*WHAT YOU ARE ASKED TO DO*: Copy each line in the data that includes the word "layer".

[Saved data entries]
`config.mk`:
```
export PLATFORM = sky130hd
export DESIGN_NAME = if_fetch_unit
export DESIGN_NICKNAME = d
export VERILOG_FILES = /design/src/rtl/mips_if_pkg.sv /design/src/rtl/if_fetch_queue.sv /design/src/rtl/if_fetch_unit.sv
export SDC_FILE = /design/constraint.sdc
export NUM_CORES = 1
export LEC_CHECK = 0
export ABC_AREA = 1
export CORE_MARGIN = 2
export CORE_UTILIZATION = 54
export DETAILED_ROUTE_END_ITERATION = 10
export GPL_TIMING_DRIVEN = 0
export PLACE_DENSITY = 0.85
export SYNTH_ARGS = -nofsm -noshare
export SYNTH_HDL_FRONTEND = slang
export SYNTH_SLANG_ARGS = --single-unit
```
`constraint.sdc`:
```
create_clock -name Clk -period 9.95 [get_ports Clk]
set_clock_uncertainty 0.1 [all_clocks]
set_input_delay 0.995 -clock Clk [delete_from_list [all_inputs] [get_ports Clk]]
set_output_delay 0.995 -clock Clk [all_outputs]
set_load 0.02 [all_outputs]
```
`src/rtl/mips_if_pkg.sv`:
```
// Shared types for the MIPS32 instruction-fetch stage: NOP encoding, fetch-queue entry
// and fetch FSM states.
package mips_if_pkg;

  localparam logic [31:0] MIPS_NOP = 32'h0000_0000;

  typedef struct packed {
    logic [31:0] instr;
    logic [31:0] pc4;
  } fetch_entry_t;

  typedef enum logic [1:0] {
    S_BOOT = 2'd0,
    S_RUN  = 2'd1,
    S_HALT = 2'd2
  } fetch_state_t;

endpackage

```
`src/rtl/if_fetch_queue.sv`:
```
// Synchronous FIFO of fetch entries. Flush beats push, pop on empty is ignored, and a
// push alongside a pop is accepted even when full.
module if_fetch_queue
  import mips_if_pkg::*;
#(
  parameter int DEPTH = 2
) (
  input  logic         clk,
  input  logic         rst,
  input  logic         push,
  input  logic         pop,
  input  logic         flush,
  input  fetch_entry_t push_data,
  output fetch_entry_t head,
  output logic         full,
  output logic         empty
);

  localparam int AW = $clog2(DEPTH);

  // Pointers carry one extra wrap bit so full and empty are distinguishable.
  logic [AW:0]  wr_ptr;
  logic [AW:0]  rd_ptr;
  fetch_entry_t slots [DEPTH];
  logic         do_push;
  logic         do_pop;

  assign empty   = (wr_ptr == rd_ptr);
  assign full    = (wr_ptr[AW] != rd_ptr[AW]) && (wr_ptr[AW-1:0] == rd_ptr[AW-1:0]);
  assign do_pop  = pop && !empty && !flush;
  assign do_push = push && !flush && (!full || do_pop);
  assign head    = slots[rd_ptr[AW-1:0]];

  always_ff @(posedge clk or posedge rst) begin
    if (rst) begin
      wr_ptr <= '0;
      rd_ptr <= '0;
    end else if (flush) begin
      wr_ptr <= '0;
      rd_ptr <= '0;
    end else begin
      if (do_push) wr_ptr <= wr_ptr + (AW+1)'(1);
      if (do_pop)  rd_ptr <= rd_ptr + (AW+1)'(1);
    end
  end

  always_ff @(posedge clk) begin
    if (do_push) slots[wr_ptr[AW-1:0]] <= push_data;
  end

endmodule

```
`src/rtl/if_fetch_unit.sv`:
```
// MIPS32 instruction-fetch unit: PC register, fetch FSM and redirect handling feeding a
// small fetch queue. Optional macro FETCH_BOUNDS_CHECK_EN adds the Fetch_Fault bounds check.
module if_fetch_unit
  import mips_if_pkg::*;
#(
  parameter logic [31:0] PC_RESET    = 32'h0000_0000,
  parameter int          QUEUE_DEPTH = 2,
  parameter int          IMEM_WORDS  = 1024
) (
  input  logic        Clk,
  input  logic        Reset,
  output logic [31:0] PC_IF,
  input  logic [31:0] Instruction_IF,
  input  logic        Branch_Taken,
  input  logic [31:0] Branch_Target,
  input  logic        Halt,
  output logic [31:0] Instr_ID,
  output logic [31:0] PC4_ID,
  output logic        Valid_ID,
  input  logic        Ready_ID
`ifdef FETCH_BOUNDS_CHECK_EN
  ,
  output logic        Fetch_Fault
`endif
);

  // ID handshake: an entry transfers in any cycle where Valid_ID && Ready_ID at the rising
  // edge; Valid_ID never depends on Ready_ID, and a redirect does not void that transfer.

  logic [31:0]  pc;
  logic [31:0]  pc4;
  fetch_state_t state;
  logic         fetch;
  logic         pop;
  logic         full;
  logic         empty;
  fetch_entry_t push_entry;
  fetch_entry_t head;
  logic         unused_target_lsbs;

  assign unused_target_lsbs = ^Branch_Target[1:0];
  assign pc4   = pc + 32'd4;
  assign PC_IF = {2'b00, pc[31:2]};
  assign pop   = !empty && Ready_ID;
  assign fetch = (state == S_RUN) && !Halt && !Branch_Taken && (!full || pop);

`ifdef FETCH_BOUNDS_CHECK_EN
  logic fault;
  logic out_of_range;
  logic fault_now;

  assign out_of_range     = ({2'b00, pc[31:2]} >= 32'(IMEM_WORDS));
  assign fault_now        = fetch && out_of_range;
  assign push_entry.instr = out_of_range ? MIPS_NOP : Instruction_IF;
  assign Fetch_Fault      = fault;
`else
  localparam int unused_imem_words = IMEM_WORDS;
  assign push_entry.instr = Instruction_IF;
`endif
  assign push_entry.pc4 = pc4;

  always_ff @(posedge Clk or posedge Reset) begin
    if (Reset) begin
      pc <= PC_RESET;
    end else if (Branch_Taken) begin
      pc <= {Branch_Target[31:2], 2'b00};
    end else if (fetch) begin
      pc <= pc4;
    end
  end

  always_ff @(posedge Clk or posedge Reset) begin
    if (Reset) begin
      state <= S_BOOT;
`ifdef FETCH_BOUNDS_CHECK_EN
      fault <= 1'b0;
`endif
    end else begin
      case (state)
        S_BOOT:  state <= S_RUN;
        S_RUN:   if (Halt)  state <= S_HALT;
        S_HALT:  if (!Halt) state <= S_RUN;
        default: state <= S_BOOT;
      endcase
`ifdef FETCH_BOUNDS_CHECK_EN
      // A bounds fault parks the FSM in S_HALT until the next reset.
      if (fault_now) fault <= 1'b1;
      if (fault_now || fault) state <= S_HALT;
`endif
    end
  end

  if_fetch_queue #(
    .DEPTH(QUEUE_DEPTH)
  ) u_queue (
    .clk      (Clk),
    .rst      (Reset),
    .push     (fetch),
    .pop      (pop),
    .flush    (Branch_Taken),
    .push_data(push_entry),
    .head     (head),
    .full     (full),
    .empty    (empty)
  );

  assign Valid_ID = !empty;
  assign Instr_ID = empty ? 32'h0 : head.instr;
  assign PC4_ID   = empty ? 32'h0 : head.pc4;

endmodule

```
==> impl_metrics.ini <==
[clock_network]
cts_hold_buf = 0
clkTransAtPathRegs_ns = 0.06
clock_latency_ns = 0.42
htreeDepth = 4
cts_root_buffer = clkbuf_16
clockBufferDepth = 2
cts.sinks = 160
post_cts_resize_count = 0
cts_tree = built
cts_made_buffers = 17
cts_setup_buffers = 0

[finish]
diodes = 0
drive_gt1_frac = 0.0737
fin_nets = 1021
finalInstanceArea_um2 = 9760
final_cells = 1140
area_growth_pct = 33.5
num-fill-cells = 949

[logic_synthesis]
syn_area_um2 = 7310
syn_inst = 768
seq_area_frac_synth = 0.632
avgSynthCellArea_um2 = 9.52
synth.distinct_cells = 28
synth_seq_cells = 160
ys_warn_count = 0

[critical_path]
reg2reg_slack_ns = 7.31
worst-setup-path-type = reg -> out
end_kind = primary output
critPathRequiredTime_ns = 8.86
startpoint_type = flop
crit_fanout = 10
crit_arrival_ns = 2.51

[placement]
dp_cells = 1108
place_congestion = 0.923
dp_hpwl_mm = 12.1
portBuffers = 158
post_dp_cell_area_um2 = 9200

[drt]
firstDrtPassIters = 6
detail-route-antenna-nets = 0
via_count = 5862
viasPerCell = 5.14
wire_per_inst_um = 14.8
drcViolationCount = 0
routed_wl_mm = 16.9
drtIter0Drc = 460

[power_and_ir_drop]
power.density_nw_per_um2 = 238
irDropWorstVdd_mv = 0.134
leakagePower_uw = 0.00385
p_total_uw = 2320

[sta]
slew_violations = 0
fmax_mhz = 277
slew-limit-headroom = 0.475
period_share = 0.363
setup_viol = 0
grt_setup_unrepaired = no
fin_crit_ns = 3.61
final-hold-violation-count = 0
worst_pin_slew_ns = 0.786
tns_ns = 0
holdWs_ns = 0.414

[die]
dieWidth_um = 120
design.core.area_um2 = 13200
start_util = 0.552
dieArea_um2 = 14500
num_rows = 42
io_pins = 166
die_h_um = 120

[outcome]
status = completed

[global_route]
grt_start_max_net_pins = 40
grt_pass1_wl_mm = 26.6
antenna_found_initial = 0
grt_use_total = 0.243
grt-ovfl-total = 0
grt_pass1_vias = 5536

[worst_hold_path]
holdCritPathClass = reg -> reg

[job]
drv_cap = 0
==> kinds of logic (layout without fill, tap and decap cells) <==
kind of cell	Yosys count	after routing	synth area share
simple gates	431	431	0.248
fa+ha+maj	1	1	0.00171
xor+xnor	10	10	0.0120
flops	160	160	0.632
compound gates	76	76	0.0525
other cells	1	4	0.000513
buf+inv	89	282	0.0529
==> layout by cell type (no fill, tap or decap), types with 2 or more instances in the layout <==
master and count:
a21oi_1 63, and2_1 8, buf_12 2, buf_2 9, buf_4 9, bufinv_16 2, clkbuf_1 23, clkbuf_16 17
clkbuf_8 2, clkdlybuf4s50_1 158, clkinv_2 3, conb_1 4, dfrtp_1 36, edfxtp_1 124, inv_1 47, inv_2 5
nand2_1 303, nand2_2 5, nand3_1 66, nand3b_1 3, nor2_1 30, nor2_2 6, nor2_4 7, nor3_1 2
o21ai_0 8, o21ai_1 3, xnor2_1 6, xor2_1 4
==> flip-flops by register name (all words and copies together) (netlist names) <==
register	flops
pc	30
u_queue.slots	124
u_queue.rd_ptr	2
u_queue.wr_ptr	2
state	2
==> critical path, cell delays in order, from the launching register on <==
cell             delay, ns
dfrtp_1               0.38
inv_1                 0.07
buf_2                 0.25
clkbuf_1              0.37
nand2_1               0.11
a21oi_1               0.25
clkdlybuf4s50_1       0.66
==> report_power, final <==
group | internal [uW] | switching, uW | total, uW
sequential | 817 | 58.9 | 876
combinational | 335 | 497 | 832
clock | 380 | 234 | 614
==> routing by layer <==
| metal | routed length, um | vias to the layer above | share of wire | track usage |
|---|---|---|---|---|
| li1 | - | 2896 | - | - |
| met3 | 1130 | 26 | 0.067 | 0.0585 |
| met4 | 308 | 0 | 0.018 | 0.0916 |
| met2 | 8430 | 232 | 0.50 | 0.406 |
| met5 | 0 | - | 0 | 0 |
| met1 | 7010 | 2708 | 0.42 | 0.307 |
==> synthesized netlist by cell type (all sizes together) <==
| cell type | instances | area (um2) |
|---|---|---|
| xor2 | 4 | 35.0 |
| and2 | 8 | 50.1 |
| conb | 1 | 3.75 |
| nor3 | 2 | 10.0 |
| buf | 20 | 128 |
| inv | 52 | 195 |
| o22ai | 1 | 6.26 |
| o211ai | 1 | 7.51 |
| o21ai | 11 | 55.1 |
| nand3 | 66 | 330 |
| edfxtp | 124 | 3720 |
| clkbuf | 17 | 63.8 |
| xnor2 | 6 | 52.6 |
| nor2 | 43 | 221 |
| dfrtp | 36 | 901 |
| nand3b | 3 | 22.5 |
| a21oi | 63 | 315 |
| nand2 | 309 | 1180 |
| ha | 1 | 12.5 |
==> final cells by class <==
cell class              instances  area [um2]  area share
inverters                      52         195      0.0200
multi-input cells             522        2320       0.238
well taps                     176         220      0.0226
flip-flops and latches        160        4620       0.474
clock inverters                 7        86.3     0.00884
repair buffers                161        1650       0.169
plain buffers                  37         191      0.0196
clock buffers                  25         475      0.0487
==> stage by stage <==
stage,worst slack (ns),util
detailed placement,6.43,0.695
global placement,3.36,0.689
finish,6.34,0.737
floorplan,5.10,-
global route,6.16,0.737
CTS,6.29,0.737
==> path summary, 6_finish.rpt <==
check / from / to / cells past startpoint
min reg2reg: state[0] / state[0] / 1
min in group asynchronous: Reset / state[0] / 2
min: state[0] / state[0] / 1
max reg2reg: u_queue.rd_ptr[0] / u_queue.slots[1][46] / 9
max in group asynchronous: Reset / pc[31] / 2
max: u_queue.rd_ptr[0] / PC4_ID[20] / 6
No activity file was read; power rests on OpenSTA's default activity.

*RESPONSE BELOW*:
==> routing by layer <==
| metal | routed length, um | vias to the layer above | share of wire | track usage |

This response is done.